(Problem statement) How many lines below include the string "asynchronous"? State the number alone.

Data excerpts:
━━━━━━

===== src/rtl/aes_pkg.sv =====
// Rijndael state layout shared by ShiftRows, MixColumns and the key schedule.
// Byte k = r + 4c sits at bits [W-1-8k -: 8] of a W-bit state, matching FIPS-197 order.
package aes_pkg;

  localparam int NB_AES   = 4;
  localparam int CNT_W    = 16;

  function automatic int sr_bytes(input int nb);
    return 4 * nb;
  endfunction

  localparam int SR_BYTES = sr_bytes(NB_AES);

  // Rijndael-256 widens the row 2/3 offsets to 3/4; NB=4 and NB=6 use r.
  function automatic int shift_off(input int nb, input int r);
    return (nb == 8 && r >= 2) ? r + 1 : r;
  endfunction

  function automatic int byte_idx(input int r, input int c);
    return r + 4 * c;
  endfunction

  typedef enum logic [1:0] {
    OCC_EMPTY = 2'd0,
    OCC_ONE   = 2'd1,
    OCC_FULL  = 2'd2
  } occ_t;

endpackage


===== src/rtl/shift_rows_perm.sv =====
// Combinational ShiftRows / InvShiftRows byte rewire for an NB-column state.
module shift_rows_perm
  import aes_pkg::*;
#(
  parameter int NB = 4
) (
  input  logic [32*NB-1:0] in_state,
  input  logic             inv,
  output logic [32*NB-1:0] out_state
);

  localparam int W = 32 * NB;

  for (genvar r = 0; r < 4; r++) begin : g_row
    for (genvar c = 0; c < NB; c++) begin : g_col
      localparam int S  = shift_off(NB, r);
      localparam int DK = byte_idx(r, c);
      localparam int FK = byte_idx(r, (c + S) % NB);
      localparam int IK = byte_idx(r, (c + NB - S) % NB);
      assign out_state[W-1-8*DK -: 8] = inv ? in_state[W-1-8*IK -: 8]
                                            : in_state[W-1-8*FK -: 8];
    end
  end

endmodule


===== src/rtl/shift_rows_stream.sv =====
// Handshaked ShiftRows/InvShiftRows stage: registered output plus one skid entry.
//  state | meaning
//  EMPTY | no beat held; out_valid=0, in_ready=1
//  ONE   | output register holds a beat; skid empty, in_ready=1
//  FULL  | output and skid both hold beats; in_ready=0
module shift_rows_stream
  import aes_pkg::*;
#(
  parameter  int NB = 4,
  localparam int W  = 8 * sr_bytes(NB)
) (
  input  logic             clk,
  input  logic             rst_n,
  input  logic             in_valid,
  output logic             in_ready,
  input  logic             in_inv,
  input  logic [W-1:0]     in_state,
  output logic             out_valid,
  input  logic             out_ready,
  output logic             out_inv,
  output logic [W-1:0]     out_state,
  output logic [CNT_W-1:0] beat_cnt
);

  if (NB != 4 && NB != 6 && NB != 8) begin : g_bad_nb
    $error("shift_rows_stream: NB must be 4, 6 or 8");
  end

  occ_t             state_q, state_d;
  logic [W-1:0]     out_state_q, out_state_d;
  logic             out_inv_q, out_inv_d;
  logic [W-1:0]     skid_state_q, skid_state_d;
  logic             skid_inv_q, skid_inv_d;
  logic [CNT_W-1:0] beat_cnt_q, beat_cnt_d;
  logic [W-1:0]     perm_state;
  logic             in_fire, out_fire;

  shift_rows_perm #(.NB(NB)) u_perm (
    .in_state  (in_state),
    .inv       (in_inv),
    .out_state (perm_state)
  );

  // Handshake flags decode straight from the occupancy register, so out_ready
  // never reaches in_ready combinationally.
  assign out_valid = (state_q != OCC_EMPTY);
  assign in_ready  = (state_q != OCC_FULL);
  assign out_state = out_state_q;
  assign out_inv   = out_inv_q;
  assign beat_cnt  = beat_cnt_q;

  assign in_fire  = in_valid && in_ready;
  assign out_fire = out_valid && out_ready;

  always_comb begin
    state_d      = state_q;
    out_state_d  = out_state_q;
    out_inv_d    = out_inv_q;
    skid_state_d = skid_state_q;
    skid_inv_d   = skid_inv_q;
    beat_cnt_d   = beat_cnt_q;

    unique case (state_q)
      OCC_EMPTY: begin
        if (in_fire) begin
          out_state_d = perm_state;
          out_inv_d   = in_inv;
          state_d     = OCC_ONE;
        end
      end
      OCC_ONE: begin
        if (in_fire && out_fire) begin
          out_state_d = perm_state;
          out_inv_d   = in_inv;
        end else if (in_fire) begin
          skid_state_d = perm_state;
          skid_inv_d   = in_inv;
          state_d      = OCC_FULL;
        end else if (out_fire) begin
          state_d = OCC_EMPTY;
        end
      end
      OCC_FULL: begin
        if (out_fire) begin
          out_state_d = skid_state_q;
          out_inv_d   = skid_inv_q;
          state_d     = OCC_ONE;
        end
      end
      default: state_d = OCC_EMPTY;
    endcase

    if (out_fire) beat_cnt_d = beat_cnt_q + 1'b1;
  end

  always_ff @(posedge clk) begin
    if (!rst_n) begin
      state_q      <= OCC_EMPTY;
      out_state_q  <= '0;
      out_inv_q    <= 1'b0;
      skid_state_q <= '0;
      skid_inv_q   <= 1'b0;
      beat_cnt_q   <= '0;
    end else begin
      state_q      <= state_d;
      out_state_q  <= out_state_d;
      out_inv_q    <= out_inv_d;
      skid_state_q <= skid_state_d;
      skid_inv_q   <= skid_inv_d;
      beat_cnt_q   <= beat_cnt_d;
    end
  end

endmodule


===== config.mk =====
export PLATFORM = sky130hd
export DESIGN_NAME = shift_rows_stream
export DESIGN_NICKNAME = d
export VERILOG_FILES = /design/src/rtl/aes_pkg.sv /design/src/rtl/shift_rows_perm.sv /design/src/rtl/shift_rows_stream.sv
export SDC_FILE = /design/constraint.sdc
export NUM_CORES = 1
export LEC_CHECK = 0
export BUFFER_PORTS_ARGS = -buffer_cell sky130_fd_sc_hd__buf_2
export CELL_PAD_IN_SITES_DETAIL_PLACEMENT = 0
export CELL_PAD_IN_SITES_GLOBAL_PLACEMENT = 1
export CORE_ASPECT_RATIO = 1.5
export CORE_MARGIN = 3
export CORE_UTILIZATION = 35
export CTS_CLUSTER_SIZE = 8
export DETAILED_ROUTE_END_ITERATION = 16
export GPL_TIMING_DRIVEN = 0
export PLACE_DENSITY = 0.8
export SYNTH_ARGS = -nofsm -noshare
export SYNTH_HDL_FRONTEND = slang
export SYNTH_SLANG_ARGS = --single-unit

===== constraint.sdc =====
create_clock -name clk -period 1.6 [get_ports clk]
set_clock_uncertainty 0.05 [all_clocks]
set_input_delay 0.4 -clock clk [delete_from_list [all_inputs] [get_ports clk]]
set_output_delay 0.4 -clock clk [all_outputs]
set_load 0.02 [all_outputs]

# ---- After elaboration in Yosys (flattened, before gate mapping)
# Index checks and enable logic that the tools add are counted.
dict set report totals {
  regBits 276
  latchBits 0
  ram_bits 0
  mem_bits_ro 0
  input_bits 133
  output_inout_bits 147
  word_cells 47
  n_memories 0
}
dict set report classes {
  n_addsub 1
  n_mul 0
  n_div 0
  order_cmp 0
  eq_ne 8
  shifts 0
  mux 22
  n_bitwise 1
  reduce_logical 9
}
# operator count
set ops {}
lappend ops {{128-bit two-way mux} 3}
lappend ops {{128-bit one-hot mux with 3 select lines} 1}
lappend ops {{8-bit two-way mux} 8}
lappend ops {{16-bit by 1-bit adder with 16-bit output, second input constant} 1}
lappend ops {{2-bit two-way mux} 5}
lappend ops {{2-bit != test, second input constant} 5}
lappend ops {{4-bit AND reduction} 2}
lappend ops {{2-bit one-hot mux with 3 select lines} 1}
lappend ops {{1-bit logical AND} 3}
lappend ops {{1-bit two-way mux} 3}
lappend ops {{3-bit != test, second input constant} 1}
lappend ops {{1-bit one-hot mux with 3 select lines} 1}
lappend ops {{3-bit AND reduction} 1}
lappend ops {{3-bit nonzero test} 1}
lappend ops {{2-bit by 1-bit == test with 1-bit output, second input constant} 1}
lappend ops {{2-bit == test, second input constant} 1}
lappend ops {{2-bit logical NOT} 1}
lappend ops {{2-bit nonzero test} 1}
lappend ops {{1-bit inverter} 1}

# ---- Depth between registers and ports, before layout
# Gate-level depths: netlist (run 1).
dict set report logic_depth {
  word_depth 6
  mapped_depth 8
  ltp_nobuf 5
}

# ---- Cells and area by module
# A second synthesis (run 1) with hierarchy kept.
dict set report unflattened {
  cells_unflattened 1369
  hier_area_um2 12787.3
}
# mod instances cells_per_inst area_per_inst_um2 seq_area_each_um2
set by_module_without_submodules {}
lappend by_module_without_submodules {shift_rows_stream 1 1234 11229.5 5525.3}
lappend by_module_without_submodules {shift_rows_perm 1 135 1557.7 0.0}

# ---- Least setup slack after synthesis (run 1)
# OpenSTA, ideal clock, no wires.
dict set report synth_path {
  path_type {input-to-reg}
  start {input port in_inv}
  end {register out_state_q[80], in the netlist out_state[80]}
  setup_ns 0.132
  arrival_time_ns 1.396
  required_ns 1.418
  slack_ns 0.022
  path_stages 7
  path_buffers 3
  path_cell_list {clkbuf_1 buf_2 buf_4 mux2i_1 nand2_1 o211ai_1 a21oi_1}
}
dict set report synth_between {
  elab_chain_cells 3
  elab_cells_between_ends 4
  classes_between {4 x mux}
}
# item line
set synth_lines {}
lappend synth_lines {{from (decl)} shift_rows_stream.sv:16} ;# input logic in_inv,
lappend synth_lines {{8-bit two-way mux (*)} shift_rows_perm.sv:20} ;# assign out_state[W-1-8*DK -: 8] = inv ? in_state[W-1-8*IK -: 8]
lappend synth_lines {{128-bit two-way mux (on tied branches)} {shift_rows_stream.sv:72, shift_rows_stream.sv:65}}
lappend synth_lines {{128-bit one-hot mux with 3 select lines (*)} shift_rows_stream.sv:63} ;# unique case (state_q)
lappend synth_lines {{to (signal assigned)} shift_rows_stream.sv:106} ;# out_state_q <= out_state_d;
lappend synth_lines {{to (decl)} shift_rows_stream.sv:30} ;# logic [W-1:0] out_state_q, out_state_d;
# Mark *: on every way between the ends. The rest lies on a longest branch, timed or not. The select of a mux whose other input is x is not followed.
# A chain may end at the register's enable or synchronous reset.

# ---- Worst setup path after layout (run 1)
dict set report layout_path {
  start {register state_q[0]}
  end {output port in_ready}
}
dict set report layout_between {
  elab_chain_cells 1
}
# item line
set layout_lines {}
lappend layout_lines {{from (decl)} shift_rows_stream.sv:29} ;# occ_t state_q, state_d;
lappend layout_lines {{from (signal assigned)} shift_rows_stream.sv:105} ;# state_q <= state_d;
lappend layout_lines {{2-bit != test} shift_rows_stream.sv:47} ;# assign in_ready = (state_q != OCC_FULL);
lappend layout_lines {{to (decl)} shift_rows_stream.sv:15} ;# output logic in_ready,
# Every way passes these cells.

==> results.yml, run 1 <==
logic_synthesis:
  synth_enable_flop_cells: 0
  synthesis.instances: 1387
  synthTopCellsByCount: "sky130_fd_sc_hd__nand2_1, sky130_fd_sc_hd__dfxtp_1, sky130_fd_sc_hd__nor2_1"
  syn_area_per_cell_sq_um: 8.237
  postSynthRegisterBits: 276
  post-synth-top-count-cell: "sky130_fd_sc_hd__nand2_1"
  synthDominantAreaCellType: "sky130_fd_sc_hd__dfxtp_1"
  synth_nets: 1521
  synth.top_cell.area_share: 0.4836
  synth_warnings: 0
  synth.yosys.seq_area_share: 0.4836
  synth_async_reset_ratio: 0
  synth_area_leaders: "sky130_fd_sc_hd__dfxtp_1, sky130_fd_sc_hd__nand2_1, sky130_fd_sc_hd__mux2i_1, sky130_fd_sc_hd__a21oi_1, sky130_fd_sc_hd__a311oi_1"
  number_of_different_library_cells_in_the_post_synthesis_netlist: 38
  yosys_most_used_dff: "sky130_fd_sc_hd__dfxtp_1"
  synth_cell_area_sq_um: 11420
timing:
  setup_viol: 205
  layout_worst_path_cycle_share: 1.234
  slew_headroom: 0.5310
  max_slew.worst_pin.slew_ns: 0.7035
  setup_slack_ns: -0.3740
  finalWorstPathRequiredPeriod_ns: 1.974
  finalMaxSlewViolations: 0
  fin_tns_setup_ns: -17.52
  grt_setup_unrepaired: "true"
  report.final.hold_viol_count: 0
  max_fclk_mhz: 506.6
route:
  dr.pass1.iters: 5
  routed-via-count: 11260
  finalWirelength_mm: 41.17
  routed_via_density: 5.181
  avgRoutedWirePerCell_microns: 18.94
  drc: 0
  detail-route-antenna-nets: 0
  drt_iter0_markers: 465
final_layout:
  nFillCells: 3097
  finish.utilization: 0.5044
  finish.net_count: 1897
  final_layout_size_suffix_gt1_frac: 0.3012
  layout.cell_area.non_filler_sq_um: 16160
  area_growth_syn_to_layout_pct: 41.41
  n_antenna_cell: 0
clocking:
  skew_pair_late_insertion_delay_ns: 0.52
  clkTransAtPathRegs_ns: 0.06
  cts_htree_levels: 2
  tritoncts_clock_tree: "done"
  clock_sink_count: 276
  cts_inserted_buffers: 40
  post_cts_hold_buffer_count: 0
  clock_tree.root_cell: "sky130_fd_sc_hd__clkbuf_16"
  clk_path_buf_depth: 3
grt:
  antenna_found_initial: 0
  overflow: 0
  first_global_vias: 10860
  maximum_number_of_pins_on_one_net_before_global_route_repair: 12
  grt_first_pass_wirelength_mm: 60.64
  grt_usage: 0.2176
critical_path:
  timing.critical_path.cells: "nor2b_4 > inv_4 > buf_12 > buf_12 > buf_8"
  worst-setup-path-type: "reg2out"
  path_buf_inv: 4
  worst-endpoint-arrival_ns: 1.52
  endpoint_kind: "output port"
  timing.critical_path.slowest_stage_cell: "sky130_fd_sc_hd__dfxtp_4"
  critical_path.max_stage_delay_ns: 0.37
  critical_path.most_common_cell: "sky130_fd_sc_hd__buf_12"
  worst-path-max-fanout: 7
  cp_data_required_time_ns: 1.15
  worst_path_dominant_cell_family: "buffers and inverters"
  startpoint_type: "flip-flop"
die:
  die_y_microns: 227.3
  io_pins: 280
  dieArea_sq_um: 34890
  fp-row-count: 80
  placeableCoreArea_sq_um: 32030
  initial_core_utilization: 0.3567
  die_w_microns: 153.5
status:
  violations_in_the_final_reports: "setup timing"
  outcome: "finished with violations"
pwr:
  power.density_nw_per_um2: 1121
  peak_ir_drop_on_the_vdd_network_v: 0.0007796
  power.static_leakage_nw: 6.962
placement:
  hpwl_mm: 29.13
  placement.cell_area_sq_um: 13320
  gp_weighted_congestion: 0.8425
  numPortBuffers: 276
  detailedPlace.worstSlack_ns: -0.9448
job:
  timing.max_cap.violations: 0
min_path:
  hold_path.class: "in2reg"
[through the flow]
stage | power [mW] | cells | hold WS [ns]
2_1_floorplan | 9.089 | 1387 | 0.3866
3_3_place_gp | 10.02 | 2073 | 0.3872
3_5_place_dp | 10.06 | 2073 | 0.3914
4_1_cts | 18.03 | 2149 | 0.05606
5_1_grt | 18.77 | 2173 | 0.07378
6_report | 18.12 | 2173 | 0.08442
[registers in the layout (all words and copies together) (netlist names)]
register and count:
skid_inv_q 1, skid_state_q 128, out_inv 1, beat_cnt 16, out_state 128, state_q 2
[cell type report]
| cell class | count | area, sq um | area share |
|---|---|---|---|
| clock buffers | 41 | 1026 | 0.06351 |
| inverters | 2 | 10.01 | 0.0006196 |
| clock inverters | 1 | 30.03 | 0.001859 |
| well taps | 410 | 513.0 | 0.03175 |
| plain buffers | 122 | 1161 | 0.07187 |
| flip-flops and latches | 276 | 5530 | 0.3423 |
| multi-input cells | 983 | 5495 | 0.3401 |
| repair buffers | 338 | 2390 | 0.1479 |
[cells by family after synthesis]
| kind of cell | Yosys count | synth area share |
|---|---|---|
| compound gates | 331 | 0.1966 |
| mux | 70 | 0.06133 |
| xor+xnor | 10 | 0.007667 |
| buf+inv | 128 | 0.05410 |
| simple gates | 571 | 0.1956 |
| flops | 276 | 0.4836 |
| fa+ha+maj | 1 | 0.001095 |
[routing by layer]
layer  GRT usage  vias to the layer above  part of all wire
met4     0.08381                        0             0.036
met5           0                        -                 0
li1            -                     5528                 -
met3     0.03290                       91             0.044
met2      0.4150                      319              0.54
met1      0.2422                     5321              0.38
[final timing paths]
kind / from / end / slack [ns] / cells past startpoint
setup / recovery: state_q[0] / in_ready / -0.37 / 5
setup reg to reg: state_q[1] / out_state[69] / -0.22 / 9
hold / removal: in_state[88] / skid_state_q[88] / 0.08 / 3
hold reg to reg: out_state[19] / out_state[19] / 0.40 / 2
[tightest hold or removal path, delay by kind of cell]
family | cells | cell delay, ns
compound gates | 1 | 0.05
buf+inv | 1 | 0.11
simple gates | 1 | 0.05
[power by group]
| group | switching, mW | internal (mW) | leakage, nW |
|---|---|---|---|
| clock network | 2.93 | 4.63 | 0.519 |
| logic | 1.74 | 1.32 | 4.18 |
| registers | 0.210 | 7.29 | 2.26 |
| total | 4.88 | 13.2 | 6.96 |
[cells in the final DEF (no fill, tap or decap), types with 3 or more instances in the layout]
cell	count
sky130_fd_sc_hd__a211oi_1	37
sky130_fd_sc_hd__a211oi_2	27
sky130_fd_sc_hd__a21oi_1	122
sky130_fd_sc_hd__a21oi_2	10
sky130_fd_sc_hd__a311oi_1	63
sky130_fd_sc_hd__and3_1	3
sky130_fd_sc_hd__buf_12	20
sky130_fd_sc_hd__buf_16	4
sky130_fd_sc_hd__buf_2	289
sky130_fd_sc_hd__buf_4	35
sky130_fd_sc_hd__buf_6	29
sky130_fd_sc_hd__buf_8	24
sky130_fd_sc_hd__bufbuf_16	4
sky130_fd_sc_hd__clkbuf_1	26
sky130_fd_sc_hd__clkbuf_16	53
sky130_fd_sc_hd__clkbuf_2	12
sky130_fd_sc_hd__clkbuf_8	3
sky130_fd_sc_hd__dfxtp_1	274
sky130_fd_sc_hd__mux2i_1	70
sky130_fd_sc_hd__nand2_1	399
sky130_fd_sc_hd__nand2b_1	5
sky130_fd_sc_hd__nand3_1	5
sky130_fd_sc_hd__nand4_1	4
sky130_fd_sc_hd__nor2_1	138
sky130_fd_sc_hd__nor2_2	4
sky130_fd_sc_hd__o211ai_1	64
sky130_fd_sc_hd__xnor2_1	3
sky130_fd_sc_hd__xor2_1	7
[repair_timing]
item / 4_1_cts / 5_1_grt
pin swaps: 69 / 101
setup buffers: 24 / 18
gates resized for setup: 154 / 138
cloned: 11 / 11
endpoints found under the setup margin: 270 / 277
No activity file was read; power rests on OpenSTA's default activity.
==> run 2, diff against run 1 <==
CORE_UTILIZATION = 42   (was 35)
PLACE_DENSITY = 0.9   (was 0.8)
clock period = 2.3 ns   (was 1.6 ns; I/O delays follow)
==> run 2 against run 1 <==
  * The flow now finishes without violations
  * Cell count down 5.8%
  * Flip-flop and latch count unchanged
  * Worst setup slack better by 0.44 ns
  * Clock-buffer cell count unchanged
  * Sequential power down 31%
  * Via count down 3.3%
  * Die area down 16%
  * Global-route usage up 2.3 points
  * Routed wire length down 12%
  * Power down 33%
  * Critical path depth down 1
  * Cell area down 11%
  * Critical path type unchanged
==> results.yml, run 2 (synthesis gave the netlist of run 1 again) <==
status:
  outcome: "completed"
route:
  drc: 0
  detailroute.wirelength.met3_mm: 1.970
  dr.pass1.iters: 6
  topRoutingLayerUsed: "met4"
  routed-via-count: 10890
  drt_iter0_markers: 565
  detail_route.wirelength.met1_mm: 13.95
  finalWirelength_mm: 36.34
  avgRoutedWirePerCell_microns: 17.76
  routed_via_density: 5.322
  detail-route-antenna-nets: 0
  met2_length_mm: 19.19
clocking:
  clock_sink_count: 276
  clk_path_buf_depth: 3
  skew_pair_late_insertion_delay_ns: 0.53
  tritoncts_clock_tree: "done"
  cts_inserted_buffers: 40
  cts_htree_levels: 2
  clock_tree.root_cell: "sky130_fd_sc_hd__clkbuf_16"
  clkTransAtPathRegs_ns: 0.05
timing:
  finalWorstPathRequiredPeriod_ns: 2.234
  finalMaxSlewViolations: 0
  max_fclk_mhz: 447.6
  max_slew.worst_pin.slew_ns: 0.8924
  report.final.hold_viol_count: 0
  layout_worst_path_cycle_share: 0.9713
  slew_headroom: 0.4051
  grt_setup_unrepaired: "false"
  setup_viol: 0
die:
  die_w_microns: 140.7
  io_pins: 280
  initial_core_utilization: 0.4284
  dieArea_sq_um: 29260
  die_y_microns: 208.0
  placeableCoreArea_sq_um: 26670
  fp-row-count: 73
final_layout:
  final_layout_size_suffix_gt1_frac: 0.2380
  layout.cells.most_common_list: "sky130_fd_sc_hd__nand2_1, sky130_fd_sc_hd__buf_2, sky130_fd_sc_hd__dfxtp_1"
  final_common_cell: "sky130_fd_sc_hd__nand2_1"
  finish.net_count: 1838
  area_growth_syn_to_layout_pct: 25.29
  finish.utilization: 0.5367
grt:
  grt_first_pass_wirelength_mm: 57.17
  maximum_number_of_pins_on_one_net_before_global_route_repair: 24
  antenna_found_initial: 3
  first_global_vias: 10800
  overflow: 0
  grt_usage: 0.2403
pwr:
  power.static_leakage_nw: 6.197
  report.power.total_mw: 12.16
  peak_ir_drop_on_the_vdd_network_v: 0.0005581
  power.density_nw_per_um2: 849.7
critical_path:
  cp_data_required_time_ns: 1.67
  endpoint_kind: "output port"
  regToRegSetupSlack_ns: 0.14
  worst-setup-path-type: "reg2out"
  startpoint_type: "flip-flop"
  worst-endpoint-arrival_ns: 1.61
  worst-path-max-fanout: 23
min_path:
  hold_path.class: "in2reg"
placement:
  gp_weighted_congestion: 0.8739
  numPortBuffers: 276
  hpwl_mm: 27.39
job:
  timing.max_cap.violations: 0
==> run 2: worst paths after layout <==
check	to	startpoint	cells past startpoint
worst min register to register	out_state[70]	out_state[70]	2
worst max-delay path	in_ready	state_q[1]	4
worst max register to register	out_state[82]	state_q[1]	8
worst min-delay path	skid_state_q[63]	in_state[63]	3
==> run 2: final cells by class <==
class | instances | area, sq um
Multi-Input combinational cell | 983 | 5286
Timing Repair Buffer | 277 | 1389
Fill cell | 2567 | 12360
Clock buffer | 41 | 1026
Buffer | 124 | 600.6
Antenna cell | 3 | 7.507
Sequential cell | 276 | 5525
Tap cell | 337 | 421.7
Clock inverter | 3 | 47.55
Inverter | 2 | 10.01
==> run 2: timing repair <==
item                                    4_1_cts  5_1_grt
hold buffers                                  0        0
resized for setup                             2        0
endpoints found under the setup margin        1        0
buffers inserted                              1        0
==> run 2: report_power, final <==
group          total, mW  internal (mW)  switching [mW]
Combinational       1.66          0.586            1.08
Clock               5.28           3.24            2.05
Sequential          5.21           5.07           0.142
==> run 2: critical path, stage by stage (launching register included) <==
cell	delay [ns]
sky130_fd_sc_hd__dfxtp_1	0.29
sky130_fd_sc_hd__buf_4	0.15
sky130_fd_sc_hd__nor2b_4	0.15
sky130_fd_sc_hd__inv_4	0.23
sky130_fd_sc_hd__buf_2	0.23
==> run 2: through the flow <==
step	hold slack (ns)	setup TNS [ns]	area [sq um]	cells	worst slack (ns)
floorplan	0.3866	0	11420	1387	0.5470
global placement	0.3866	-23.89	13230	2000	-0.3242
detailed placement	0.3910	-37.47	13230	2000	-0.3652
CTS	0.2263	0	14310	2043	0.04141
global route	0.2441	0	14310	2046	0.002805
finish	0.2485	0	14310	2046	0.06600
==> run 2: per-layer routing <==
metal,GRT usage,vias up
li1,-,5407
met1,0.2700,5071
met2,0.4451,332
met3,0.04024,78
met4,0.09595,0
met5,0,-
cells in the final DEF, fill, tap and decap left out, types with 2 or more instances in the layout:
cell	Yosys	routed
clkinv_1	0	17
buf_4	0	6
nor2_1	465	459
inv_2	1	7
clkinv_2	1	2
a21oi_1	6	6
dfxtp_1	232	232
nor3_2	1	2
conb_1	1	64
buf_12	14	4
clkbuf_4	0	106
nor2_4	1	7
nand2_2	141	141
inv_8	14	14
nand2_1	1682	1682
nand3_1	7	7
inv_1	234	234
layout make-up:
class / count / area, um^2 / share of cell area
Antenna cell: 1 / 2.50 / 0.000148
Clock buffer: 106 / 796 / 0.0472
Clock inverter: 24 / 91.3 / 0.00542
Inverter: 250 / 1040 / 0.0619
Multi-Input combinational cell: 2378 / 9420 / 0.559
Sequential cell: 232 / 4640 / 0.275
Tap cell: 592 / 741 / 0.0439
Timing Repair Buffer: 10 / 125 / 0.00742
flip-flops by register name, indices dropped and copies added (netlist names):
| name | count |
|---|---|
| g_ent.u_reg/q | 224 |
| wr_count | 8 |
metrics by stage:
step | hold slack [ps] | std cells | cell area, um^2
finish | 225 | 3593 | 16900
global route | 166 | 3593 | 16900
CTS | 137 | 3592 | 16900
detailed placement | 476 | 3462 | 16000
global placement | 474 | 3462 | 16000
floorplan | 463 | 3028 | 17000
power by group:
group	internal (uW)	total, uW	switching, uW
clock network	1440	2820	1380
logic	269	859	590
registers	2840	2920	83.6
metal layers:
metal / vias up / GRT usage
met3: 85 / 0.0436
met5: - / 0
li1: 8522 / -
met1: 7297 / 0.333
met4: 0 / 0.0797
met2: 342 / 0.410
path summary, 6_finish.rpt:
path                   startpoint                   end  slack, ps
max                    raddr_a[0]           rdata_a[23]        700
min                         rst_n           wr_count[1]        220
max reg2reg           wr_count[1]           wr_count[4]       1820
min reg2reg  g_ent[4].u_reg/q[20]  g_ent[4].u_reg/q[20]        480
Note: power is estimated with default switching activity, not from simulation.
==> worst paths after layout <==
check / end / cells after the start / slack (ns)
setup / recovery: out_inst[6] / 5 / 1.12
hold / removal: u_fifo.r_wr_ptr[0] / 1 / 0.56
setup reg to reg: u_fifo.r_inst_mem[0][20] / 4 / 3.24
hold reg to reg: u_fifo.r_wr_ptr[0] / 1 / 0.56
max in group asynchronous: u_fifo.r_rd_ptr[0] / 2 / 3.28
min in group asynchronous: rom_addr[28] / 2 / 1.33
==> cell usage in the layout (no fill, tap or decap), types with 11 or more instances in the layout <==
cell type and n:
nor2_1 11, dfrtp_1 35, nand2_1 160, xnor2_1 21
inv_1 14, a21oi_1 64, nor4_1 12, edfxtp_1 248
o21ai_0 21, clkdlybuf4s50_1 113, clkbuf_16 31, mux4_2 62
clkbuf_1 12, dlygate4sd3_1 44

━━━━━━

(Task response) 2